OpenUAS: Embeddings of Cities in Japan with Anchor Data for Cross-city Analysis of Area Usage Patterns
Naoki Tamura, Kazuyuki Shoji, Shin Katayama, Kenta Urano, Takuro, Yonezawa, Nobuo Kawaguchi

TL;DR
OpenUAS provides a publicly available dataset of urban area embeddings for Japanese cities, enabling cross-city analysis of land use patterns without sharing raw location data, thus supporting urban planning and analysis.
Contribution
We introduce an anchoring method that allows embedding areas from different cities and periods into a shared space without raw location data, and release a comprehensive dataset for research.
Findings
Dataset covers over 1.3 million areas across eight Japanese cities.
Anchoring method enables cross-city and temporal comparison of urban areas.

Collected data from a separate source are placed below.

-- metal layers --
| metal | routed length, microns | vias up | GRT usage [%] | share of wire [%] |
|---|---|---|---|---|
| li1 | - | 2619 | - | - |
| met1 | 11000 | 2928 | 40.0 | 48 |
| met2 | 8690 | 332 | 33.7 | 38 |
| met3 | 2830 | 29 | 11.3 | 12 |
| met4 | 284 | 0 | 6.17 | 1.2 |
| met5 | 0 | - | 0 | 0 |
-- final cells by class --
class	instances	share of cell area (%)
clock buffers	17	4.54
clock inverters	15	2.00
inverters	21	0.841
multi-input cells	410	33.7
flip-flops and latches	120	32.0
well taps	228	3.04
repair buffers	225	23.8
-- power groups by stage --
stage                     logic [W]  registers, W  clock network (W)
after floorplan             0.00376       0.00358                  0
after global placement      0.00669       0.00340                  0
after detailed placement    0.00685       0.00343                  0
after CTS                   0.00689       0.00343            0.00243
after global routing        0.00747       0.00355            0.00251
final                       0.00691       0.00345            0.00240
[src/rtl/tt_pkg.sv]
// Shared types and constants for the truth-table sweep/capture block.
// Latency: n/a (declarations only).
// Backpressure: n/a.
package tt_pkg;

    localparam int N_VARS_DEF = 7;
    localparam int TT_W       = 2 ** N_VARS_DEF;

    typedef enum logic [1:0] {
        IDLE  = 2'd0,
        ISSUE = 2'd1,
        DRAIN = 2'd2,
        DONE  = 2'd3
    } state_t;

    // Ones-count needs one bit more than the index so an all-ones table fits.
    function automatic int ones_w(input int n_vars);
        return n_vars + 1;
    endfunction

endpackage

[src/rtl/tt_sweep_capture_if.sv]
// Function-block drive/sample signals plus the truth-table result port.
// Latency: n/a (wiring only).
// Backpressure: tt_valid is held by the master until tt_ready is seen.
interface tt_sweep_capture_if #(
    parameter int N_VARS = 7
);
    localparam int TBL_W = 2 ** N_VARS;

    logic [N_VARS-1:0]                  x_drive;
    logic                               x_vld;
    logic                               f_in;
    logic [TBL_W-1:0]                   tt;
    logic [tt_pkg::ones_w(N_VARS)-1:0]  tt_ones;
    logic                               tt_valid;
    logic                               tt_ready;

    modport master (
        output x_drive, x_vld, tt, tt_ones, tt_valid,
        input  f_in, tt_ready
    );

    modport slave (
        input  x_drive, x_vld, tt, tt_ones, tt_valid,
        output f_in, tt_ready
    );

endinterface

[src/rtl/tt_lat_pipe.sv]
// Tracks each issued vector (valid + index) across the function block's latency.
// Latency: EVAL_LAT cycles; combinational pass-through when EVAL_LAT = 0.
// Backpressure: none; the sweep never stalls, so the line shifts every cycle.
module tt_lat_pipe #(
    parameter int N_VARS   = 7,
    parameter int EVAL_LAT = 0
) (
    input  logic              clk,
    input  logic              rst,
    input  logic              in_vld,
    input  logic [N_VARS-1:0] in_idx,
    output logic              out_vld,
    output logic [N_VARS-1:0] out_idx
);

    generate
        if (EVAL_LAT == 0) begin : g_pass
            logic unused_clk_rst;
            assign unused_clk_rst = clk ^ rst;
            assign out_vld = in_vld;
            assign out_idx = in_idx;
        end else begin : g_pipe
            logic [EVAL_LAT-1:0] vld_sr;
            logic [N_VARS-1:0]   idx_sr [EVAL_LAT];

            // Shift valid and index together so the capture side knows which bit f_in belongs to.
            always_ff @(posedge clk) begin
                if (rst) begin
                    vld_sr <= '0;
                    for (int i = 0; i < EVAL_LAT; i++) begin
                        idx_sr[i] <= '0;
                    end
                end else begin
                    vld_sr[0] <= in_vld;
                    idx_sr[0] <= in_idx;
                    for (int i = 1; i < EVAL_LAT; i++) begin
                        vld_sr[i] <= vld_sr[i-1];
                        idx_sr[i] <= idx_sr[i-1];
                    end
                end
            end

            assign out_vld = vld_sr[EVAL_LAT-1];
            assign out_idx = idx_sr[EVAL_LAT-1];
        end
    endgenerate

endmodule

[src/rtl/tt_sweep_capture.sv]
// Sweeps all 2^N_VARS input vectors into a function block and captures its truth table + ones-count.
// Latency: tt_valid first high 2^N_VARS + EVAL_LAT + 1 cycles after start is sampled.
// Backpressure: result held in DONE until tt_ready; start ignored unless IDLE.
module tt_sweep_capture
    import tt_pkg::*;
#(
    parameter int N_VARS   = N_VARS_DEF,
    parameter int EVAL_LAT = 0
) (
    input  logic               clk,
    input  logic               rst,
    input  logic               start,
    output logic               busy,
    tt_sweep_capture_if.master bus
);

    localparam int TBL_W  = 2 ** N_VARS;
    localparam int ONES_W = ones_w(N_VARS);
    localparam int DRN_W  = (EVAL_LAT > 1) ? $clog2(EVAL_LAT) : 1;

    localparam logic [N_VARS-1:0] LAST_IDX = N_VARS'(TBL_W - 1);
    localparam logic [DRN_W-1:0]  DRN_LAST = DRN_W'((EVAL_LAT > 0) ? EVAL_LAT - 1 : 0);

    state_t             state;
    state_t             state_nxt;
    logic [N_VARS-1:0]  issue_cnt;
    logic [DRN_W-1:0]   drain_cnt;
    logic [TBL_W-1:0]   tt_q;
    logic [ONES_W-1:0]  ones_q;
    logic               start_acc;
    logic               issue_last;
    logic               x_vld;
    logic               cap_vld;
    logic [N_VARS-1:0]  cap_idx;

    // State register.
    always_ff @(posedge clk) begin
        if (rst) begin
            state <= IDLE;
        end else begin
            state <= state_nxt;
        end
    end

    // Next-state logic; start is only honoured in IDLE, so DONE-cycle starts are dropped.
    always_comb begin
        state_nxt  = state;
        start_acc  = 1'b0;
        issue_last = 1'b0;
        case (state)
            IDLE: begin
                if (start) begin
                    state_nxt = ISSUE;
                    start_acc = 1'b1;
                end
            end
            ISSUE: begin
                if (issue_cnt == LAST_IDX) begin
                    issue_last = 1'b1;
                    state_nxt  = (EVAL_LAT > 0) ? DRAIN : DONE;
                end
            end
            DRAIN: begin
                if (drain_cnt == DRN_LAST) begin
                    state_nxt = DONE;
                end
            end
            DONE: begin
                if (bus.tt_ready) begin
                    state_nxt = IDLE;
                end
            end
            default: state_nxt = IDLE;
        endcase
    end

    // Issue counter doubles as x_drive; it stops at the last index and holds through DRAIN.
    always_ff @(posedge clk) begin
        if (rst) begin
            issue_cnt <= '0;
        end else if (start_acc) begin
            issue_cnt <= '0;
        end else if ((state == ISSUE) && !issue_last) begin
            issue_cnt <= issue_cnt + N_VARS'(1);
        end
    end

    // Drain counter runs only in DRAIN, giving exactly EVAL_LAT cycles for in-flight results.
    always_ff @(posedge clk) begin
        if (rst) begin
            drain_cnt <= '0;
        end else if (state != DRAIN) begin
            drain_cnt <= '0;
        end else begin
            drain_cnt <= drain_cnt + DRN_W'(1);
        end
    end

    assign x_vld = (state == ISSUE);

    tt_lat_pipe #(
        .N_VARS   (N_VARS),
        .EVAL_LAT (EVAL_LAT)
    ) u_lat_pipe (
        .clk     (clk),
        .rst     (rst),
        .in_vld  (x_vld),
        .in_idx  (issue_cnt),
        .out_vld (cap_vld),
        .out_idx (cap_idx)
    );

    // Table/ones accumulation; cleared as a new sweep is accepted, otherwise held after DONE.
    always_ff @(posedge clk) begin
        if (rst) begin
            tt_q   <= '0;
            ones_q <= '0;
        end else if (start_acc) begin
            tt_q   <= '0;
            ones_q <= '0;
        end else if (cap_vld) begin
            tt_q[cap_idx] <= bus.f_in;
            ones_q        <= ones_q + ONES_W'(bus.f_in);
        end
    end

    assign bus.x_drive  = issue_cnt;
    assign bus.x_vld    = x_vld;
    assign bus.tt       = tt_q;
    assign bus.tt_ones  = ones_q;
    assign bus.tt_valid = (state == DONE);
    assign busy         = (state == ISSUE) || (state == DRAIN);

endmodule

Public release facilitates research in urban planning and related fields.
Abstract
We publicly release OpenUAS, a dataset of area embeddings based on urban usage patterns, including embeddings for over 1.3 million 50-meter square meshes covering a total area of 3,300 square kilometers. This dataset is valuable for analyzing area functions in fields such as market analysis, urban planning, transportation infrastructure, and infection prediction. It captures the characteristics of each area in the city, such as office districts and residential areas, by employing an area embedding technique that utilizes location information typically obtained by GPS. Numerous area embedding techniques have been proposed, and while the public release of such embedding datasets is technically feasible, it has not been realized. One reason for this is that previous methods could not embed areas from different cities and periods into the same embedding space without sharing raw location…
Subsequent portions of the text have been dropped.